La decisión de la Comisión también conllevó la declaración de vacantes de las posiciones de presidentes y secretaria general, una medida que se agrava debido a las ausencias previas por inhabilitaciones y renuncias dentro del directorio. La renuncia del vicepresidente Iván Navarro y otros a la junta directiva ha dejado a la Federación con solo dos directores en funciones, situación que es insostenible según los statutos, ya que no se puede alcanzar el quórum mínimo requerido para la toma de decisiones importantes.
La falta de una máxima autoridad en el tenis chileno ha generado inquietud entre los clubes y asociaciones que forman parte de la Federación, quienes han perdido la vía para sesionar y discutir cuestiones fundamentales para el desarrollo del deporte. Ante esta crisis, la Comisión ha invitado a las asociaciones a activar procesos de autoconvocatoria para permitir la elección de nuevas autoridades que puedan restablecer el orden y la gobernanza dentro de la institución.
El impacto de esta situación es considerable, ya que afecta no solo la política interna de la Federación, sino también la confianza de los tenistas y los aficionados en la organización. Con la posibilidad de un nuevo proceso electoral en el horizonte, es imperativo que las asociaciones actúen con rapidez para regularizar la situación y asegurar que el tenis chileno siga adelante sin más interrupciones.

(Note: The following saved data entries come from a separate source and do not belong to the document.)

==> flow/design.v <==
module DCIM (
    input clk,
    input rst_n,
    input in_valid,
    input [127:0] in_data1,
    input [127:0] in_data2,
    input [127:0] in_data3,
    input [127:0] in_data4, 
    output reg out_valid,
    output reg [12:0] O1,
    output reg [12:0] O2,
    output reg [12:0] O3,
    output reg [12:0] O4
);
reg [127:0] in_data1_dff, in_data2_dff, in_data3_dff, in_data4_dff;
always @(posedge clk) begin
    in_data1_dff <= in_data1;
    in_data2_dff <= in_data2;
    in_data3_dff <= in_data3;
    in_data4_dff <= in_data4;
end
reg in_valid_dff, in_valid_d2, in_valid_d3, in_valid_d4, in_valid_d5, in_valid_d6, in_valid_d7, in_valid_d8;
reg [1:0] cnt;
always @(posedge clk or negedge rst_n) begin
    if (!rst_n) begin
        in_valid_dff <= 1'b0;
        in_valid_d2 <= 1'b0;
        in_valid_d3 <= 1'b0;
        in_valid_d4 <= 1'b0;
        in_valid_d5 <= 1'b0;
        in_valid_d6 <= 1'b0;
        in_valid_d7 <= 1'b0;
        in_valid_d8 <= 1'b0;
    end
    else begin
        in_valid_dff <= in_valid;
        in_valid_d2 <= in_valid_dff;
        in_valid_d3 <= in_valid_d2;
        in_valid_d4 <= in_valid_d3;
        in_valid_d5 <= in_valid_d4;
        in_valid_d6 <= in_valid_d5;
        in_valid_d7 <= in_valid_d6;
        in_valid_d8 <= in_valid_d7;
    end
end
reg [4:0] sum1_1 [0:15], sum2_1 [0:15], sum3_1 [0:15], sum4_1 [0:15];
reg [5:0] sum1_2 [0:7], sum2_2 [0:7], sum3_2 [0:7], sum4_2 [0:7];
reg [6:0] sum1_3 [0:3], sum2_3 [0:3], sum3_3 [0:3], sum4_3 [0:3];
reg [7:0] sum1_4 [0:1], sum2_4 [0:1], sum3_4 [0:1], sum4_4 [0:1];
reg [8:0] sum1_5, sum2_5, sum3_5, sum4_5;
generate
    genvar i_1;
    for (i_1 = 0; i_1 < 16; i_1 = i_1 + 1) begin
        always @(posedge clk) begin
            sum1_1[i_1] <= in_data1_dff[127-i_1*8:124-i_1*8] + in_data1_dff[123-i_1*8:120-i_1*8];
            sum2_1[i_1] <= in_data2_dff[127-i_1*8:124-i_1*8] + in_data2_dff[123-i_1*8:120-i_1*8];
            sum3_1[i_1] <= in_data3_dff[127-i_1*8:124-i_1*8] + in_data3_dff[123-i_1*8:120-i_1*8];
            sum4_1[i_1] <= in_data4_dff[127-i_1*8:124-i_1*8] + in_data4_dff[123-i_1*8:120-i_1*8];
        end
    end
endgenerate
generate
    genvar i_2;
    for (i_2 = 0; i_2 < 8; i_2 = i_2 + 1) begin
        always @(posedge clk) begin
            sum1_2[i_2] <= sum1_1[i_2*2] + sum1_1[i_2*2+1];
            sum2_2[i_2] <= sum2_1[i_2*2] + sum2_1[i_2*2+1];
            sum3_2[i_2] <= sum3_1[i_2*2] + sum3_1[i_2*2+1];
            sum4_2[i_2] <= sum4_1[i_2*2] + sum4_1[i_2*2+1];
        end
    end
endgenerate
generate
    genvar i_3;
    for (i_3 = 0; i_3 < 4; i_3 = i_3 + 1) begin
        always @(posedge clk) begin
            sum1_3[i_3] <= sum1_2[i_3*2] + sum1_2[i_3*2+1];
            sum2_3[i_3] <= sum2_2[i_3*2] + sum2_2[i_3*2+1];
            sum3_3[i_3] <= sum3_2[i_3*2] + sum3_2[i_3*2+1];
            sum4_3[i_3] <= sum4_2[i_3*2] + sum4_2[i_3*2+1];
        end
    end
endgenerate
generate
    genvar i_4;
    for (i_4 = 0; i_4 < 2; i_4 = i_4 + 1) begin
        always @(posedge clk) begin
            sum1_4[i_4] <= sum1_3[i_4*2] + sum1_3[i_4*2+1];
            sum2_4[i_4] <= sum2_3[i_4*2] + sum2_3[i_4*2+1];
            sum3_4[i_4] <= sum3_3[i_4*2] + sum3_3[i_4*2+1];
            sum4_4[i_4] <= sum4_3[i_4*2] + sum4_3[i_4*2+1];
        end
    end
endgenerate
always @(posedge clk) begin
    sum1_5 <= sum1_4[0] + sum1_4[1];
    sum2_5 <= sum2_4[0] + sum2_4[1];
    sum3_5 <= sum3_4[0] + sum3_4[1];
    sum4_5 <= sum4_4[0] + sum4_4[1];
end
always @(posedge clk or negedge rst_n) begin
    if (!rst_n) begin
        cnt <= 2'd0;
    end
    else begin
        if (in_valid_d6) begin
            cnt <= cnt + 1;
        end
    end
end
reg [12:0] sum1, sum2, sum3, sum4;
always @(posedge clk or negedge rst_n) begin
    if (!rst_n) begin
        sum1 <= 13'b0;
        sum2 <= 13'b0;
        sum3 <= 13'b0;
        sum4 <= 13'b0;
    end
    else begin
        if (in_valid_d6) begin
            if (~|cnt) begin
                sum1 <= sum1_5;
                sum2 <= sum2_5;
                sum3 <= sum3_5;
                sum4 <= sum4_5;
            end else begin
                sum1 <= {sum1[11:0], 1'b0} + sum1_5;
                sum2 <= {sum2[11:0], 1'b0} + sum2_5;
                sum3 <= {sum3[11:0], 1'b0} + sum3_5;
                sum4 <= {sum4[11:0], 1'b0} + sum4_5;
            end
        end
    end
end
always @(posedge clk or negedge rst_n) begin
    if (!rst_n) begin
        O1 <= 13'b0;
        O2 <= 13'b0;
        O3 <= 13'b0;
        O4 <= 13'b0;
    end
    else begin
        if (in_valid_d7 & ~|cnt) begin
            O1 <= sum1;
            O2 <= sum2;
            O3 <= sum3;
            O4 <= sum4;
        end 
        else begin
            O1 <= 13'b0;
            O2 <= 13'b0;
            O3 <= 13'b0;
            O4 <= 13'b0;
        end
    end
end
always @(posedge clk or negedge rst_n) begin
    if (!rst_n) begin
        out_valid <= 1'b0;
    end
    else begin
        if (in_valid_d7 & ~|cnt) begin
            out_valid <= 1'b1;
        end
        else begin
            out_valid <= 1'b0;
        end
    end
end
endmodule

Este terremoto en la Federación de Tenis se presenta como una oportunidad para una introspección profunda y una reestructuración que podría fortalecer la administración del deporte en el país. Los próximos pasos que tomen los diferentes actores involucrados serán cruciales para determinar el futuro de la Federación y, por ende, del tenis chileno, un deporte que requiere claridad y estabilidad en su dirección para continuar desarrollándose.